> WHAT YOU HAVE TO DO:
Filter the entries down to the lines containing "switching", and copy those lines.

> RECORDS FOR THE EXERCISE:
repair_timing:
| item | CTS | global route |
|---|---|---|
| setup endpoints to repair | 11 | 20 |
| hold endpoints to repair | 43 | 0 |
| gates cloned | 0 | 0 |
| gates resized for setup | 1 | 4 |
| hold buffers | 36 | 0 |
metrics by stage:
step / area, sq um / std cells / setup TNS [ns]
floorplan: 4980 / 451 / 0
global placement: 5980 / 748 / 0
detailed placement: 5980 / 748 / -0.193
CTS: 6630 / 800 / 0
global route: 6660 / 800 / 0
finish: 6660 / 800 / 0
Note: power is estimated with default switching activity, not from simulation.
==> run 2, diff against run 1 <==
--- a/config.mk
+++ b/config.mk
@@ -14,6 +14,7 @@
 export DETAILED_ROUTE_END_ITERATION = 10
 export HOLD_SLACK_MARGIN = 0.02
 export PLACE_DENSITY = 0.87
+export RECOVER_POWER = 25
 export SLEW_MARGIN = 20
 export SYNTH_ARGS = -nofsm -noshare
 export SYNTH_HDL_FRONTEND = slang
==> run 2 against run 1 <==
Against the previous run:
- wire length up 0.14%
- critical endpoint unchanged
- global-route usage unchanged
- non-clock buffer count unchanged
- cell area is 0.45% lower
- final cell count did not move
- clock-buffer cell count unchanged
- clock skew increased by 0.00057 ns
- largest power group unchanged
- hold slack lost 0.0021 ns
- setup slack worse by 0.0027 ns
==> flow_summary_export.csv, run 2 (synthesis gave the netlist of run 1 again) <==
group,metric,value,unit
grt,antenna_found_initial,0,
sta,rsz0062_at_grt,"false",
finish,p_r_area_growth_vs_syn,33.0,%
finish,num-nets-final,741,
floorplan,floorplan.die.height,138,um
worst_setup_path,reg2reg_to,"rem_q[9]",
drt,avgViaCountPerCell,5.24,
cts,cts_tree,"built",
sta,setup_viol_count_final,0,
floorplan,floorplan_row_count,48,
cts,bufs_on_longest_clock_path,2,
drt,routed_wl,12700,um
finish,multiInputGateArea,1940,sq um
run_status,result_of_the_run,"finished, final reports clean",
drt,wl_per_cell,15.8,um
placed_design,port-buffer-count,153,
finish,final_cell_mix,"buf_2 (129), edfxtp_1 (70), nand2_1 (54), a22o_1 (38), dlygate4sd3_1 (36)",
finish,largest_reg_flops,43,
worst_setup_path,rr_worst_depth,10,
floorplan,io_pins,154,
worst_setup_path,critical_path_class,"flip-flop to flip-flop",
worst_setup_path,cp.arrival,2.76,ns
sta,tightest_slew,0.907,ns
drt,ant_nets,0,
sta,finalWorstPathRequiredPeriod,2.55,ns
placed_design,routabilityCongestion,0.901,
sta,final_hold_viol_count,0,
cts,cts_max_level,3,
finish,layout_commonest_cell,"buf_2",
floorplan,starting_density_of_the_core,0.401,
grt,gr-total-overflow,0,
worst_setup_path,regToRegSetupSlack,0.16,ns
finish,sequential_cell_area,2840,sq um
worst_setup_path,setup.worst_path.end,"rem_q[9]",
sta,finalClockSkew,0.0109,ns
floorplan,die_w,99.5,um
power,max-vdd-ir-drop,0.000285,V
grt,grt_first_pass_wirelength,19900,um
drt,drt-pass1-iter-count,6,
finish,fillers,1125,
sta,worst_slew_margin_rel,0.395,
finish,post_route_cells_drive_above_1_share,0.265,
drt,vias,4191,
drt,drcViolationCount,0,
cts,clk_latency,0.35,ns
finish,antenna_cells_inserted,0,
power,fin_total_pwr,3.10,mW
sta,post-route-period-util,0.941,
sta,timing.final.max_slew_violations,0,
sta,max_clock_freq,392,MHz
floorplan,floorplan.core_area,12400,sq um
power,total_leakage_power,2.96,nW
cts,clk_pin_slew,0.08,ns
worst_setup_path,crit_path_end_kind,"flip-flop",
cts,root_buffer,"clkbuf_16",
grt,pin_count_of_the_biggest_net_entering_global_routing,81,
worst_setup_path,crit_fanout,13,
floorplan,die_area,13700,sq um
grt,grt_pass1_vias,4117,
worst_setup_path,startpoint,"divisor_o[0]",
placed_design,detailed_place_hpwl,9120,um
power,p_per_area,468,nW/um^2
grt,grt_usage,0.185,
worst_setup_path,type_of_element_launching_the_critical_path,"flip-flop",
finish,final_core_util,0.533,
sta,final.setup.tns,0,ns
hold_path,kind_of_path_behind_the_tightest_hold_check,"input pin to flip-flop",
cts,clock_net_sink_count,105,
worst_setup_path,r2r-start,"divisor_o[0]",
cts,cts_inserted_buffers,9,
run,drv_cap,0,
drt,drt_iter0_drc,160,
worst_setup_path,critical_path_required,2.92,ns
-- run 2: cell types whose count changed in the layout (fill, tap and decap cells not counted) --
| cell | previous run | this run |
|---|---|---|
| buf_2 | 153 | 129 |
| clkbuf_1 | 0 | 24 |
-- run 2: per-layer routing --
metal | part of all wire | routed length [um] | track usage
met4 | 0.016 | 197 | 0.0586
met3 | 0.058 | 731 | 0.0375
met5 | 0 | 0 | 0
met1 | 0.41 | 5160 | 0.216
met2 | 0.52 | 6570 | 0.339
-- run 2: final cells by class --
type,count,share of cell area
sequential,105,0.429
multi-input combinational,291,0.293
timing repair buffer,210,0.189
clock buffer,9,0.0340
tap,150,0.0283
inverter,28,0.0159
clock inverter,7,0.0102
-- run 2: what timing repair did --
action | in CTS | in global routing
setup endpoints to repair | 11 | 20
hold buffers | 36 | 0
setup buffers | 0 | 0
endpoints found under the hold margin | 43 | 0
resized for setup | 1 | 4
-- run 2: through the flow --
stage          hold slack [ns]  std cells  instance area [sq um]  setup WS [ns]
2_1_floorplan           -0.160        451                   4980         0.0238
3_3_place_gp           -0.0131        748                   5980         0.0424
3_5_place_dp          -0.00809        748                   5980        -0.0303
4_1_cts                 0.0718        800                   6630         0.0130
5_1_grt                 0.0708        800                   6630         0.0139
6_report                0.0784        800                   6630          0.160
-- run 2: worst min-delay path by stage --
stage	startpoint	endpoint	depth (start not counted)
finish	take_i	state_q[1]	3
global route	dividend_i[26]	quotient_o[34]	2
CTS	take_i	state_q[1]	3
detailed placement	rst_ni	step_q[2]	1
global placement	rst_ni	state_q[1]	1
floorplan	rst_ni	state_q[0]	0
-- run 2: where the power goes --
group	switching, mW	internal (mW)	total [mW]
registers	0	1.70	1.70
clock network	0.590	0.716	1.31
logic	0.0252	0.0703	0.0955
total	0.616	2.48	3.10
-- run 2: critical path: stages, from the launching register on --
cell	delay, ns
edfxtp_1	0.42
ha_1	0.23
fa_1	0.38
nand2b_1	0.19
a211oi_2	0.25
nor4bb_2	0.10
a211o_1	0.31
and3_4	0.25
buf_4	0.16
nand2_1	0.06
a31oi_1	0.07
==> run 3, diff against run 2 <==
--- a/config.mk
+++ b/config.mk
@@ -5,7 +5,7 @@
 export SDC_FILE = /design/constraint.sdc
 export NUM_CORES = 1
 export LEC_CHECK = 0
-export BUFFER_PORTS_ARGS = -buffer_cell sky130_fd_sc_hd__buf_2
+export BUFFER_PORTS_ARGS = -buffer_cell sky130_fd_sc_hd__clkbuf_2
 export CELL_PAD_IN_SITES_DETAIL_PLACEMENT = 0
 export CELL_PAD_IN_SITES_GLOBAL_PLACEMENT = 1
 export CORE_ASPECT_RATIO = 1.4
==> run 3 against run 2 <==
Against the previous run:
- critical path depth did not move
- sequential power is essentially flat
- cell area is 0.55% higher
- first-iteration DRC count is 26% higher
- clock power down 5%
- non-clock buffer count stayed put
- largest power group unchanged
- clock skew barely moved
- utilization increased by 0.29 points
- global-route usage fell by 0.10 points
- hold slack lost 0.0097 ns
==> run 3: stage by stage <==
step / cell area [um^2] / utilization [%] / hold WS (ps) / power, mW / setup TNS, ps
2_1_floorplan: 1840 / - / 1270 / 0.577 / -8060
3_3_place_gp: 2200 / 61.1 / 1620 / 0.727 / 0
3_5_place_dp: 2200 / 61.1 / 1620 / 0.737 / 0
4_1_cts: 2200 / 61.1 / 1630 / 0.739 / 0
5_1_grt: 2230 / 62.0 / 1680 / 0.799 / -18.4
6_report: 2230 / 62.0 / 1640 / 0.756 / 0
<file path="config.mk">
export PLATFORM = sky130hd
export DESIGN_NAME = key_debounce_repeat_fifo
export DESIGN_NICKNAME = d
export VERILOG_FILES = /design/src/hw/rtl/kdr_pkg.sv /design/src/hw/rtl/kdr_filter.sv /design/src/hw/rtl/kdr_ring.sv /design/src/hw/rtl/kdr_outbuf.sv /design/src/hw/rtl/key_debounce_repeat_fifo.sv
export VERILOG_INCLUDE_DIRS = /design/src /design/src/hw/rtl
export SDC_FILE = /design/constraint.sdc
export NUM_CORES = 1
export LEC_CHECK = 0
export ABC_CLOCK_PERIOD_IN_PS = 7700
export CELL_PAD_IN_SITES_DETAIL_PLACEMENT = 2
export CELL_PAD_IN_SITES_GLOBAL_PLACEMENT = 2
export CORE_MARGIN = 8
export CORE_UTILIZATION = 44
export CTS_BUF_LIST = sky130_fd_sc_hd__clkbuf_16
export CTS_CLUSTER_DIAMETER = 50
export DETAILED_ROUTE_END_ITERATION = 12
export DONT_BUFFER_PORTS = 1
export GPL_TIMING_DRIVEN = 0
export PLACE_DENSITY = 0.83
export SLEW_MARGIN = 20
export SYNTH_ARGS = -nofsm -noshare
export SYNTH_HDL_FRONTEND = slang
export SYNTH_SLANG_ARGS = --single-unit
</file>
<file path="constraint.sdc">
create_clock -name i_clk -period 7.7 [get_ports i_clk]
set_clock_uncertainty 0.2 [all_clocks]
set_input_delay 0 -clock i_clk [delete_from_list [all_inputs] [get_ports i_clk]]
set_output_delay 0 -clock i_clk [all_outputs]
set_load 0.02 [all_outputs]
</file>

> REPLY TO THE TASK:
Note: power is estimated with default switching activity, not from simulation.
group	switching, mW	internal (mW)	total [mW]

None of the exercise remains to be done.